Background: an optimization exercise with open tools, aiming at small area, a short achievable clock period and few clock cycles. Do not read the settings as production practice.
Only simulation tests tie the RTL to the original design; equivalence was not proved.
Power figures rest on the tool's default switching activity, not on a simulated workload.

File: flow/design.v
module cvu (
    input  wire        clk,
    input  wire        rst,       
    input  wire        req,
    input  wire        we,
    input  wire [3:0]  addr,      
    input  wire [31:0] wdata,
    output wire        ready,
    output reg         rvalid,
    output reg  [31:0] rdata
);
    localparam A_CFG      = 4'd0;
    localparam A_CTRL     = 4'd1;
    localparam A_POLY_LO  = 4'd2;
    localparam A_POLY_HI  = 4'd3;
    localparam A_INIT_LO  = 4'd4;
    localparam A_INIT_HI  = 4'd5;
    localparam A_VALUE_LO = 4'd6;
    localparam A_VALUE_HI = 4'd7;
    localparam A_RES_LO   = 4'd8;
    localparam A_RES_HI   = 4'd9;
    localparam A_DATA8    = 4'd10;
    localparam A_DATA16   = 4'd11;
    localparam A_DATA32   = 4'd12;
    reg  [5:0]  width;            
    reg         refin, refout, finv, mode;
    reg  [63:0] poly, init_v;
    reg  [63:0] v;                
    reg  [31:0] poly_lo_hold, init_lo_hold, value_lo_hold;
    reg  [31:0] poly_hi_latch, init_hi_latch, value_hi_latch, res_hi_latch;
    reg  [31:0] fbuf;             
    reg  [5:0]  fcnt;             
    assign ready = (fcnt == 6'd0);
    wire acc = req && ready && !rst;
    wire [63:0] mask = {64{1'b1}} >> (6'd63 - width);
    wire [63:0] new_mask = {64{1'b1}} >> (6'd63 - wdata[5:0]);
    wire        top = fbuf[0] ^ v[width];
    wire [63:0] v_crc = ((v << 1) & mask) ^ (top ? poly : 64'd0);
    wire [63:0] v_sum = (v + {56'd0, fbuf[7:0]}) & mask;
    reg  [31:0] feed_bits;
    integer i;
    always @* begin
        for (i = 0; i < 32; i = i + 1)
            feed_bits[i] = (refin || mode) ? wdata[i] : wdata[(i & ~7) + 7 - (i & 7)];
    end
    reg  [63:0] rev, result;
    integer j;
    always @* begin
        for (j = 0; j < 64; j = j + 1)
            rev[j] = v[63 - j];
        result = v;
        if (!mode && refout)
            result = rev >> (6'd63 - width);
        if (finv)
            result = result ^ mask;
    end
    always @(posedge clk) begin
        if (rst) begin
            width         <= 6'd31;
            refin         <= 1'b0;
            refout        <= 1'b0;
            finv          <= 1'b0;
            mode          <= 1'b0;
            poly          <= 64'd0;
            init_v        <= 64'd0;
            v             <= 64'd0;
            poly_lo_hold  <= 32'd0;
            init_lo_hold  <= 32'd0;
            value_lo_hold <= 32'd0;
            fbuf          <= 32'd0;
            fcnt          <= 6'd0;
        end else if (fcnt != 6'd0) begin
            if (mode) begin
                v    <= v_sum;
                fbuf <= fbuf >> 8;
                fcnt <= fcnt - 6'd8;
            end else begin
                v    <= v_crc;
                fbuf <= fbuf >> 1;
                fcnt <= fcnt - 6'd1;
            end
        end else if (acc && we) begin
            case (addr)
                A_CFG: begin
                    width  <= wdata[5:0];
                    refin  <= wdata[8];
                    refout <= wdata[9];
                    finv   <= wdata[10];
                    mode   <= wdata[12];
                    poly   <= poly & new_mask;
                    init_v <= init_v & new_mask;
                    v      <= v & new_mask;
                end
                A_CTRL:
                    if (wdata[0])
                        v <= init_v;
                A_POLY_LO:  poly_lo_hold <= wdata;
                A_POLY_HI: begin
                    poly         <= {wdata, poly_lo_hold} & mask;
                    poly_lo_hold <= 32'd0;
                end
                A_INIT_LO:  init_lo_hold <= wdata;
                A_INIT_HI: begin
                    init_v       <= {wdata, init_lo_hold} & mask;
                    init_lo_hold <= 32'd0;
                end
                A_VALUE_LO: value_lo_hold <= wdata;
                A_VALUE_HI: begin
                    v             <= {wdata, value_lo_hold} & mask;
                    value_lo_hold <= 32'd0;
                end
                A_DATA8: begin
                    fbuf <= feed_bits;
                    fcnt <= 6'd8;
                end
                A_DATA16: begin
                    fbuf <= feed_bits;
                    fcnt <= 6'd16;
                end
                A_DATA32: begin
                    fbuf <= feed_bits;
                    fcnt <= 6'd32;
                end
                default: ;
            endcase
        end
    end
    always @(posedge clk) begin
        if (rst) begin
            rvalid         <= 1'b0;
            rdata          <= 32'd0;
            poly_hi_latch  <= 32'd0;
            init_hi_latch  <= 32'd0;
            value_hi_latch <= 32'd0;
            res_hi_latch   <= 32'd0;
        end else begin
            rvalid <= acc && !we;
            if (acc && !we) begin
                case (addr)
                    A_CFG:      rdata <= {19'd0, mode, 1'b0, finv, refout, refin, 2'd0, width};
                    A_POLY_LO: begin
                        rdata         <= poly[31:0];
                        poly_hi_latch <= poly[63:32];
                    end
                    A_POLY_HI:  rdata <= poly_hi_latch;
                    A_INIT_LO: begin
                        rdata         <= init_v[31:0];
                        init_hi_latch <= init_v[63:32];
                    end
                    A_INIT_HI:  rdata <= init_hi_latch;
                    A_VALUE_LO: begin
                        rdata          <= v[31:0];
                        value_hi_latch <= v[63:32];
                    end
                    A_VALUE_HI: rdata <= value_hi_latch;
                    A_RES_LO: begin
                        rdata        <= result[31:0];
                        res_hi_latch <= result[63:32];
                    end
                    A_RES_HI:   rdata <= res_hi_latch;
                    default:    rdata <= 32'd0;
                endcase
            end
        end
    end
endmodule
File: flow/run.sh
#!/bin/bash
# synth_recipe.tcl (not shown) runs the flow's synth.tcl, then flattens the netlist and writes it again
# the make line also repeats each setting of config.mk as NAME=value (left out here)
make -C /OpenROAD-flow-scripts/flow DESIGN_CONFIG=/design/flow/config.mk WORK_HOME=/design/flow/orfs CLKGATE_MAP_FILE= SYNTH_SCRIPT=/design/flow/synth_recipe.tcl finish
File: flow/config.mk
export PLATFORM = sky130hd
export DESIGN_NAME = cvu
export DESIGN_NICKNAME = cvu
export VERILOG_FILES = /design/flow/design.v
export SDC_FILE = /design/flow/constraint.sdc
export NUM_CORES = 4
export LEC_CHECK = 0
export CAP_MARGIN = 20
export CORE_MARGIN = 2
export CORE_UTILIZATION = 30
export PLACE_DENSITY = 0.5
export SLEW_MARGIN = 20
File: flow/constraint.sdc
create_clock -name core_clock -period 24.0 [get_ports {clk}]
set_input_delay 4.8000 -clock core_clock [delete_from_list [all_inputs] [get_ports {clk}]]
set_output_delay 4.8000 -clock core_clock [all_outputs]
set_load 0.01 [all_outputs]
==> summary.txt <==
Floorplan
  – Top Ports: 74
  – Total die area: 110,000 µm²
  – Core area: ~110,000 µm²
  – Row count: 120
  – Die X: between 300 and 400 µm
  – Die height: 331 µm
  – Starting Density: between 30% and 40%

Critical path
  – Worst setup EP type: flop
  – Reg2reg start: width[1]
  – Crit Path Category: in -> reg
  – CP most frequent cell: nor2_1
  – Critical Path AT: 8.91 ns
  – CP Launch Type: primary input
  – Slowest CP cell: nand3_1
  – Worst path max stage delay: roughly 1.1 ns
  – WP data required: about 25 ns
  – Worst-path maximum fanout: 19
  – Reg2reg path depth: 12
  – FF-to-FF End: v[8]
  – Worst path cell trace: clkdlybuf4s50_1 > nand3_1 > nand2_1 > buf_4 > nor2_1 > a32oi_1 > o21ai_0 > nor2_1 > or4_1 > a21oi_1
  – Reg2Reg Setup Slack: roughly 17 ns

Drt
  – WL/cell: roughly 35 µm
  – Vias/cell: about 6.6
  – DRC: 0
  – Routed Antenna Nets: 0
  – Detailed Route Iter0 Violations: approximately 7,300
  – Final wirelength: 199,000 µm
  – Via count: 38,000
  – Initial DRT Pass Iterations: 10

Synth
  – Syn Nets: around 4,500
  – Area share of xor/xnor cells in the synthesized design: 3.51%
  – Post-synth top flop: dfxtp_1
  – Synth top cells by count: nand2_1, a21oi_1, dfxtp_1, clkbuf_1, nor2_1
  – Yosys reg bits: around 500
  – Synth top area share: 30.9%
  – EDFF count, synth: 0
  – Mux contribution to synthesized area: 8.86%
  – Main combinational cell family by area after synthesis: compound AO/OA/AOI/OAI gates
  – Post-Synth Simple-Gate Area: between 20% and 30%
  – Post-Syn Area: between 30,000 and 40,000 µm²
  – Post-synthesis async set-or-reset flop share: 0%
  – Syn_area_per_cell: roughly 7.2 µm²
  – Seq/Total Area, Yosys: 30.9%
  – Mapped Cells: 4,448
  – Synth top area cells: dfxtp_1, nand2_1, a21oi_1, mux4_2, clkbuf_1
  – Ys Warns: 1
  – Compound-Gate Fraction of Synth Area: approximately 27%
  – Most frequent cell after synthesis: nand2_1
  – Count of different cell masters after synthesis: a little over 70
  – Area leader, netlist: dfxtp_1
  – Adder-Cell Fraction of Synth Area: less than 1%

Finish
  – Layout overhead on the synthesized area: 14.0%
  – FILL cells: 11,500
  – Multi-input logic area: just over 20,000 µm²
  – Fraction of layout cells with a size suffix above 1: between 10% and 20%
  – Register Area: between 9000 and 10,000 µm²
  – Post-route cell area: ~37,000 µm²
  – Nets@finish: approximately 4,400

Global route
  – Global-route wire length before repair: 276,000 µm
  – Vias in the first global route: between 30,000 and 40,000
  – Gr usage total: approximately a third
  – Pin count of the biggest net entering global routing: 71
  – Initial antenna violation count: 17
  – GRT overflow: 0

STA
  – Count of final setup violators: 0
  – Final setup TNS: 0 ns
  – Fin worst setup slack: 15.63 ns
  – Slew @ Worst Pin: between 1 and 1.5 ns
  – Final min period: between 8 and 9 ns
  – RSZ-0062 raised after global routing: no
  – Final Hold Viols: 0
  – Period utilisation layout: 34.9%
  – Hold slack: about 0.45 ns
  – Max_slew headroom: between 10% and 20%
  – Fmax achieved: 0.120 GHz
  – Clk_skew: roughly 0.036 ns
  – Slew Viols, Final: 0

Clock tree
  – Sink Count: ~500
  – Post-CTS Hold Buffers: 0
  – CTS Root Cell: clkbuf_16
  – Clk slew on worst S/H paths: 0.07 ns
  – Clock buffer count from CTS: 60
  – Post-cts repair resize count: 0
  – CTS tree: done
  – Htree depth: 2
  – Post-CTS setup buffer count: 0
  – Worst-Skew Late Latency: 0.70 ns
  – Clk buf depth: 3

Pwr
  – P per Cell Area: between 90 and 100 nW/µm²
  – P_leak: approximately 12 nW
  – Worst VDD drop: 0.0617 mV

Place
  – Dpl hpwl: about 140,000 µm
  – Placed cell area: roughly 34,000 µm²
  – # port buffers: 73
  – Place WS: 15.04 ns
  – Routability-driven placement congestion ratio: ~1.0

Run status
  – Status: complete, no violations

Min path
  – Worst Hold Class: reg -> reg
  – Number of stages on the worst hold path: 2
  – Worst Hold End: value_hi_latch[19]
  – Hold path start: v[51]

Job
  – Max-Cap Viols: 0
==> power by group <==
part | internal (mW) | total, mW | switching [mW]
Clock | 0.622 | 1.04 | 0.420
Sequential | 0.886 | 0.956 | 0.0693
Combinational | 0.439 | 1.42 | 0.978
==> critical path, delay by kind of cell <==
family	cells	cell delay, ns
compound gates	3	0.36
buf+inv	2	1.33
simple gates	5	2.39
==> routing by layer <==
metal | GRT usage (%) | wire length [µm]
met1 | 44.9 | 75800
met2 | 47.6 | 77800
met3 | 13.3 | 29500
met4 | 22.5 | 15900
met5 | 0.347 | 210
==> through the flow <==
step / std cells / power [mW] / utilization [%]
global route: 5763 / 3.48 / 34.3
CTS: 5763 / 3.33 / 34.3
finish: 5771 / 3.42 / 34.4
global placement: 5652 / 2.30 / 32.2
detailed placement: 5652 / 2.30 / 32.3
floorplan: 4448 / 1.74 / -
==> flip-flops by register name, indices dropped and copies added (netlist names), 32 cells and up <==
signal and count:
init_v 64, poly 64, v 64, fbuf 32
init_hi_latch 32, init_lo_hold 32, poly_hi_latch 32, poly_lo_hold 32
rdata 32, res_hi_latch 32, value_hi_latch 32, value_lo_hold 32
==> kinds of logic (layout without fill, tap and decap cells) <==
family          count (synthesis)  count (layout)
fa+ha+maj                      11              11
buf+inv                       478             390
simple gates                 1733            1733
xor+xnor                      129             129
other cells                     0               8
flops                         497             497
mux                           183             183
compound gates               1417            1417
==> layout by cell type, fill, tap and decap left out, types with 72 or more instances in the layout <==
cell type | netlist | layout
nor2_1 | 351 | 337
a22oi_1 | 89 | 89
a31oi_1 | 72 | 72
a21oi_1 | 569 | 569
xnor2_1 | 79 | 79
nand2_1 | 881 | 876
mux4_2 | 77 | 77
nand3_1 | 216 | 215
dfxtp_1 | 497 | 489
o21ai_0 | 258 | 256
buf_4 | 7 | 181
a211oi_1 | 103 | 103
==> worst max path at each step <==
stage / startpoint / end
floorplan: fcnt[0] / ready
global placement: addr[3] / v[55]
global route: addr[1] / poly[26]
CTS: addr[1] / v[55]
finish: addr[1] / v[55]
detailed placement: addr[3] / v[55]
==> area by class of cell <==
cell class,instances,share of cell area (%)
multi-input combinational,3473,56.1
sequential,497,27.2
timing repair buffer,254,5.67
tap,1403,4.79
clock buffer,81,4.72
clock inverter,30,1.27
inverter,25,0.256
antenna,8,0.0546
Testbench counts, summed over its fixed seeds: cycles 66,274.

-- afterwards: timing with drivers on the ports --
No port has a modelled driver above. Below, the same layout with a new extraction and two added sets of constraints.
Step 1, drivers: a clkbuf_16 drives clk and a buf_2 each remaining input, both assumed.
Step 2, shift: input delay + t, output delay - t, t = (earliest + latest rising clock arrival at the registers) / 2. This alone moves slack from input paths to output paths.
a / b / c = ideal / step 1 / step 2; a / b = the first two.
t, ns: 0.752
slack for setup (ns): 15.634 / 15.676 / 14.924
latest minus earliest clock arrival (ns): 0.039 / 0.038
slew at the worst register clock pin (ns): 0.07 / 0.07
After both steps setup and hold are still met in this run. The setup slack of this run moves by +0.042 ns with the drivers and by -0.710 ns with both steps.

########

## WHAT YOU SHOULD DO
Look through the records and copy down every line that holds "each".

## RESULT FOR THIS EXERCISE
# the make line also repeats each setting of config.mk as NAME=value (left out here)
==> worst max path at each step <==
Step 1, drivers: a clkbuf_16 drives clk and a buf_2 each remaining input, both assumed.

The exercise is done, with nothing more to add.